What algorithm can I use to chose which order I visit the edges of a graph to minimize the number of cache misses?

Big Picture

I'm writing some code to simulate a computer at the transistor level. The emulator boils down to a graph where each node is a transistor, and each edge is a wire connecting any two transistor nodes on the graph. This graph is cyclic, and transistor nodes may be connected to themselves.

To run a single "step" of the emulator, two separate functions are run:

Each wire edge is processed, setting the input of its target node from the output of its source node. Each wire is visited exactly once each step, but a transitor may be visited multiple times.
Each transistor node output state is updated from its input's states (how is outside the scope of this question, I'm pretty sure I'm doing it efficiently).

I believe I have the second step optimised, but I need help making the first step more efficient.

Implementation

The code looks roughly like this:

type InputBit = usize;
type OutputBit = usize;

struct Emulator {
    inputs: Vec<u64>,
    outputs: Vec<u64>,
    wires: Vec<(InputBit, OutputBit)>,
}

impl Emulator {
    fn step(&mut self) {
        step_wires(&mut self);
        step_transistors(&mut self);
    }

    fn step_wires(&mut self) {
        for (input, output) in self.wires.iter() {
            // NB omitted bit-twiddling to get bit indices
            self.outputs[output] = self.inputs[input];
        }
    }

    fn step_transistors(&mut self) {
        // ... omitted for brevity ...
    }
}

Each transistor node N is composed of two input bits at bit 2N and 2N+1 in self.inputs, and two output bits at 2N and 2N+1 in self.outputs.

The problem as I see it, is that my list of wires (and the transistors) is in arbitrary order. This means it's really cache inefficient. For example, imagine this set of wires (input node bit, output node bit):

[
    (0, 1000),
    (1000, 2000),
    (1, 1001),
    (1001, 2001),
]

If my memory cache size is < 1000 bits, that means I get a cache miss for most of the reads and writes. If they were reorganised into:

[
    (0, 1000),
    (1, 1001),
    (1000, 2000),
    (1001, 2001),
]

Then it's less cache misses. Equally, I could also "move" the transistor nodes to give the following equivalent graph:

[
    (0, 2),
    (1, 3),
    (2, 4),
    (3, 5),
]

Which now only uses one cache line! Much faster. (Note this example is slightly misleading, as the node indices will be densely packed, i.e. there wont be any "empty" node indices that are unused, but it is fine to "swap" nodes).

The Question

What algorithm can I use to chose which order I visit the wire edges, and/or reorder the transistor node indices, so that I have the minimum number of cache misses while traversing the graph?

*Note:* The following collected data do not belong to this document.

<file path="src/rtl/if_stage_fifo.sv">
// Instruction-fetch stage: credit-limited SRAM-like fetch, in-order instruction queue, redirect cancel.
// Optional IF_ADEF_EN: a misaligned fetch PC yields one address-error entry instead of a request.
`timescale 1ns/1ps
module if_stage_fifo #(
   parameter logic [31:0] RESET_PC   = 32'h1c000000,
   parameter int unsigned FIFO_DEPTH = 4
) (
   input  logic        clk,
   input  logic        reset,
   output logic        inst_req,
   output logic        inst_wr,
   output logic [1:0]  inst_size,
   output logic [31:0] inst_addr,
   output logic [31:0] inst_wdata,
   input  logic        inst_addr_ok,
   input  logic        inst_data_ok,
   input  logic [31:0] inst_rdata,
   output logic        fs2ds_valid,
`ifdef IF_ADEF_EN
   output logic [64:0] fs2ds_bus,
`else
   output logic [63:0] fs2ds_bus,
`endif
   input  logic        ds_allowin,
   input  logic [32:0] br_zip
);
   localparam int unsigned PW = $clog2(FIFO_DEPTH);
   localparam int unsigned CW = PW + 1;
   localparam int unsigned SW = CW + 1;
   localparam logic [CW-1:0] DEPTH_C = CW'(FIFO_DEPTH);

   logic [31:0]   r_fetch_pc;
   logic [CW-1:0] r_inflight;
   logic [CW-1:0] r_cancel;
   logic [CW-1:0] r_count;
   logic [PW-1:0] r_q_wptr;
   logic [PW-1:0] r_q_rptr;
   logic [PW-1:0] r_tag_wptr;
   logic [PW-1:0] r_tag_rptr;
   logic [31:0]   r_q_pc   [FIFO_DEPTH];
   logic [31:0]   r_q_inst [FIFO_DEPTH];
   logic [31:0]   r_tag    [FIFO_DEPTH];

   logic        w_br_taken;
   logic [31:0] w_br_target;
   logic        w_credit;
   logic        w_misaligned;
   logic        w_hs;
   logic        w_dok;
   logic        w_resp;
   logic        w_adef_push;
   logic        w_q_push;
   logic        w_q_pop;
   logic [31:0] w_push_pc;
   logic [31:0] w_push_inst;

   assign w_br_taken  = br_zip[32];
   assign w_br_target = br_zip[31:0];
   assign w_credit    = (SW'(r_inflight) + SW'(r_count)) < SW'(FIFO_DEPTH);

`ifdef IF_ADEF_EN
   logic                  r_adef_done;
   logic [FIFO_DEPTH-1:0] r_q_adef;

   assign w_misaligned = r_fetch_pc[1:0] != 2'b00;
   // One error entry per misaligned PC, issued once the pipe behind it has drained
   assign w_adef_push  = w_misaligned & ~r_adef_done & (r_inflight == '0)
                       & (r_count != DEPTH_C) & ~w_br_taken;
`else
   assign w_misaligned = 1'b0;
   assign w_adef_push  = 1'b0;
`endif

   assign inst_req    = ~reset & w_credit & (r_cancel == '0) & ~w_misaligned;
   assign inst_wr     = 1'b0;
   assign inst_size   = 2'b10;
   assign inst_addr   = r_fetch_pc;
   assign inst_wdata  = 32'h0;

   // Stale responses with nothing outstanding are ignored rather than corrupting counters
   assign w_hs        = inst_req & inst_addr_ok;
   assign w_dok       = inst_data_ok & ((r_cancel != '0) | (r_inflight != '0));
   assign w_resp      = w_dok & (r_cancel == '0);
   assign w_q_push    = w_resp | w_adef_push;
   assign w_q_pop     = fs2ds_valid & ds_allowin;
   assign w_push_pc   = w_adef_push ? r_fetch_pc : r_tag[r_tag_rptr];
   assign w_push_inst = w_adef_push ? 32'h0 : inst_rdata;

   assign fs2ds_valid = r_count != '0;
`ifdef IF_ADEF_EN
   assign fs2ds_bus   = {r_q_adef[r_q_rptr], r_q_pc[r_q_rptr], r_q_inst[r_q_rptr]};
`else
   assign fs2ds_bus   = {r_q_pc[r_q_rptr], r_q_inst[r_q_rptr]};
`endif

   // Control state; a redirect flushes both queues and converts all outstanding requests to cancels
   always_ff @(posedge clk or posedge reset) begin
      if (reset) begin
         r_fetch_pc <= RESET_PC;
         r_inflight <= '0;
         r_cancel   <= '0;
         r_count    <= '0;
         r_q_wptr   <= '0;
         r_q_rptr   <= '0;
         r_tag_wptr <= '0;
         r_tag_rptr <= '0;
      end else if (w_br_taken) begin
         r_fetch_pc <= w_br_target;
         r_cancel   <= r_cancel + r_inflight + CW'(w_hs) - CW'(w_dok);
         r_inflight <= '0;
         r_count    <= '0;
         r_q_wptr   <= '0;
         r_q_rptr   <= '0;
         r_tag_wptr <= '0;
         r_tag_rptr <= '0;
      end else begin
         if (w_hs) r_fetch_pc <= r_fetch_pc + 32'd4;
         r_cancel   <= r_cancel - CW'(w_dok & (r_cancel != '0));
         r_inflight <= r_inflight + CW'(w_hs) - CW'(w_resp);
         r_count    <= r_count + CW'(w_q_push) - CW'(w_q_pop);
         r_q_wptr   <= r_q_wptr + PW'(w_q_push);
         r_q_rptr   <= r_q_rptr + PW'(w_q_pop);
         r_tag_wptr <= r_tag_wptr + PW'(w_hs);
         r_tag_rptr <= r_tag_rptr + PW'(w_resp);
      end
   end

`ifdef IF_ADEF_EN
   always_ff @(posedge clk or posedge reset) begin
      if (reset)           r_adef_done <= 1'b0;
      else if (w_br_taken) r_adef_done <= 1'b0;
      else if (w_adef_push) r_adef_done <= 1'b1;
   end
`endif

   // Queue and tag storage need no reset: validity lives in the counters
   always_ff @(posedge clk) begin
      if (w_q_push & ~w_br_taken) begin
         r_q_pc[r_q_wptr]   <= w_push_pc;
         r_q_inst[r_q_wptr] <= w_push_inst;
`ifdef IF_ADEF_EN
         r_q_adef[r_q_wptr] <= w_adef_push;
`endif
      end
      if (w_hs & ~w_br_taken) r_tag[r_tag_wptr] <= r_fetch_pc;
   end

   a_no_overflow: assert property (@(posedge clk) disable iff (reset)
      !(w_q_push && !w_br_taken && r_count == DEPTH_C));
   a_no_tag_underflow: assert property (@(posedge clk) disable iff (reset)
      !(inst_data_ok && r_cancel == '0 && r_inflight == '0));

endmodule
</file>
<file path="config.mk">
export PLATFORM = sky130hd
export DESIGN_NAME = if_stage_fifo
export DESIGN_NICKNAME = d
export VERILOG_FILES = /design/src/rtl/if_stage_fifo.sv
export SDC_FILE = /design/constraint.sdc
export NUM_CORES = 1
export LEC_CHECK = 0
export ABC_AREA = 1
export BUFFER_PORTS_ARGS = -buffer_cell sky130_fd_sc_hd__buf_2
export CORE_MARGIN = 8
export CORE_UTILIZATION = 30
export DETAILED_ROUTE_END_ITERATION = 12
export PLACE_DENSITY = 0.54
export SYNTH_ARGS = -nofsm -noshare
export SYNTH_HDL_FRONTEND = slang
export SYNTH_SLANG_ARGS = --single-unit
export TNS_END_PERCENT = 50
</file>
<file path="constraint.sdc">
create_clock -name clk -period 8 [get_ports clk]
set_input_delay 0.4 -clock clk [delete_from_list [all_inputs] [get_ports clk]]
set_output_delay 0.4 -clock clk [all_outputs]
set_load 0.02 [all_outputs]
</file>
==> flow_summary.ini <==
[yosys]
yosys_warnings = 0
yosysTopAreaCell = edfxtp_1
post_synth.cell_area_avg_um2 = 12.2
synthFlopType = edfxtp_1
synth_area_um2 = 17700
synth_most_common_cell = edfxtp_1
synth_top_area_share_pct = 65.0
yosysSeqAreaShare_pct = 71.9
synth_area_leaders = edfxtp_1 65%, dfrtp_1 6.5%, o21ai_0 5.7%
synthTopCellsByCount = 384 x edfxtp_1, 254 x nor2_1, 202 x o21ai_0, 158 x nand2_1, 96 x o22ai_1
synth_edf_count = 384
synth.distinct_cells = 33
synthCells = 1452
ys_ff_latch = 433
async_flop_share_pct = 11.3

[setup_path]
worst_setup_path_end_kind = output pin
reg2reg_depth = 9
required_ns = 7.60
worstSetupPathType = reg2out
startpoint_type = register
path_cells = clkinv_2 > buf_4 > o21ai_0 > o22ai_1 > buf_2
critPathMaxStageDelay_ns = 0.80
crit_slowest_cell = buf_4
r2r-start = r_inflight[2]
crit_start = r_q_rptr[0]
cp_max_fo = 92
arrival_ns = 3.17

[timing]
fin_crit_ns = 3.57
finalMaxSlewViolations = 0
relSlewSlack_pct = 17.3
max_freq_mhz = 280
clock_skew_ns = 0.0316
period_share_pct = 44.6
hold_viol = 0
worst_pin_slew_ns = 1.24
finalSetupTns_ns = 0
holdWs_ns = 0.0292
finalSetupViolCount = 0
setup_ws_ns = 4.43
rsz0062_at_grt = no

[detailed_routing]
wl_met1_um = 20600
vias_per_cell = 4.73
top_layer = met4
wl_per_cell_um = 18.2
routed_wl_um = 44000
detail-route-antenna-nets = 0
drc = 0
drt_iter0_markers = 922
vias = 11400
wl_met3_um = 2810
first_pass_iters = 5
wl_met2_um = 19900

[cts]
clk_path_buf_depth = 3
h-tree-depth = 2
numCtsBuffers = 46
cts_sinks = 433
root_buffer = clkbuf_16
clkTransAtPathRegs_ns = 0.06
clock_latency_ns = 0.57
cts_tree = done
cts_resized = 0
post_cts_buffers = 0

[run]
maxCapViolations = 0

[run_status]
outcome = finished, final reports clean

[global_routing]
grt_max_degree = 100
grt_pass1_wl_um = 66800
grt_usage_pct = 12.6
grt_antenna_before_repair = 0
grt-ovfl-total = 0
grt_pass1_vias = 11300

[placed_design]
place_ws_ns = 4.86
gp_congestion = 0.807
port_buffers = 167
dp_hpwl_um = 27000

[layout]
final-seq-area_um2 = 12800
nFillCells = 5824
multi_input_area_um2 = 4310
final_nets = 1699
drive_above_1_share_pct = 16.2
diodes = 0
syn_to_final_growth_pct = 16.4

[power]
ir_drop_v = 0.000216
p_leak_nw = 7.47
total_power_mw = 6.18
powerDensity_nw_per_um2 = 299

[die]
fp-row-count = 89
coreArea_um2 = 58800
die_h_um = 259
start_util_pct = 30.2
dieArea_um2 = 67200
die_w_um = 259
pin_count = 203

[hold_path]
hold_path.class = in2async
[final cells by class]
cell class | instances | area share, %
flip-flops and latches | 433 | 61.8
multi-input cells | 878 | 20.9
clock buffers | 58 | 5.84
repair buffers | 187 | 4.79
well taps | 773 | 4.69
inverters | 64 | 1.17
clock inverters | 21 | 0.782
[routing by layer]
metal / track usage, % / vias to the layer above
li1: - / 5421
met3: 2.58 / 54
met4: 3.00 / 0
met5: 0 / -
met2: 19.9 / 362
met1: 17.8 / 5581
[worst paths after layout]
kind	to	slack (ns)
max	fs2ds_bus[48]	4.43
min	r_tag_rptr[0]	0.03
max reg2reg	r_tag[3][31]	4.89
min reg2reg	r_tag[1][28]	0.60
max in group asynchronous	r_q_rptr[0]	7.46
min in group clk	inst_addr[1]	0.03
[critical path: cells and delay by family, from the launching register on]
family / cells / cell delay [ns]
AOI/OAI and AO/OA: 2 / 0.45
buffers and inverters: 3 / 1.44
DFF: 1 / 0.63
[logic make-up after synthesis]
group	share of synthesized area [%]
adder cells (fa/ha/maj)	1.51
other	0.0423
XOR/XNOR	1.04
buffers and inverters	4.68
AO/OA/AOI/OAI	9.65
AND/OR/NAND/NOR	11.1
multiplexers	0.0564
flip-flops	71.9
[through the flow]
stage	cell area (um2)	cells	utilization [%]
2_1_floorplan	17900	1485	-
3_3_place_gp	19300	2334	32.8
3_5_place_dp	19300	2334	32.8
4_1_cts	20600	2414	35.1
5_1_grt	20600	2414	35.1
6_report	20600	2414	35.1
[flip-flops by register name (all words and copies together), names as in the netlist]
name and cells:
r_q_wptr 2, r_q_inst 128, r_cancel 3, r_tag 128
r_tag_wptr 2, r_tag_rptr 2, r_inflight 3, inst_addr 32
r_q_rptr 2, r_q_pc 128, r_count 3
[repair_timing]
action / 4_1_cts / 5_1_grt
hold buffers: 1 / 0
endpoints found under the hold margin: 1 / 0
setup endpoints to repair: 0 / 0
[layout by cell type, fill, tap and decap left out, drive strengths merged, types with 3 or more instances in the layout]
master	netlist	routed
nor2	258	258
nor3	8	8
edfxtp	384	384
clkinv	1	19
o22ai	96	96
buf	62	186
fa	4	4
xor2	16	16
dfstp	3	3
clkbuf	48	58
o211ai	6	6
ha	15	15
dfrtp	46	46
conb	2	35
xnor2	5	5
nand2	158	158
o21ai	202	202
inv	63	64
nand3	64	64
a21oi	4	4
[report_power, final]
| group | switching (mW) | internal (mW) |
|---|---|---|
| sequential | 0.142 | 2.62 |
| clock | 0.837 | 1.10 |
| combinational | 1.05 | 0.428 |
No activity file was read; power rests on OpenSTA's default activity.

I think something that reduces the total "distances" of all the edges would be a good start? And then something that sorts the edges so that ones which are entirely within a single cache line are visited first, in cache line order and then do between-different-cache-line edges in some order?

Solution

This is a hard problem to solve in general. The paper Vertex Reordering for Real-World Graphs and Applications: An Empirical Evaluation gives a good overview of various reordering algorithms and their effects on performance and locality. The paper in general weighs in favor of Rabbit-order based algorithms and variations thereof. Tuning for your specific case will depend on cache size, data size, branching factor, partitioning behavior, etc.

However, if you're looking for something that works decently well and isn't too hard to implement, I'd recommend the Reverse Cuthill-McKee (RCM) algorithm.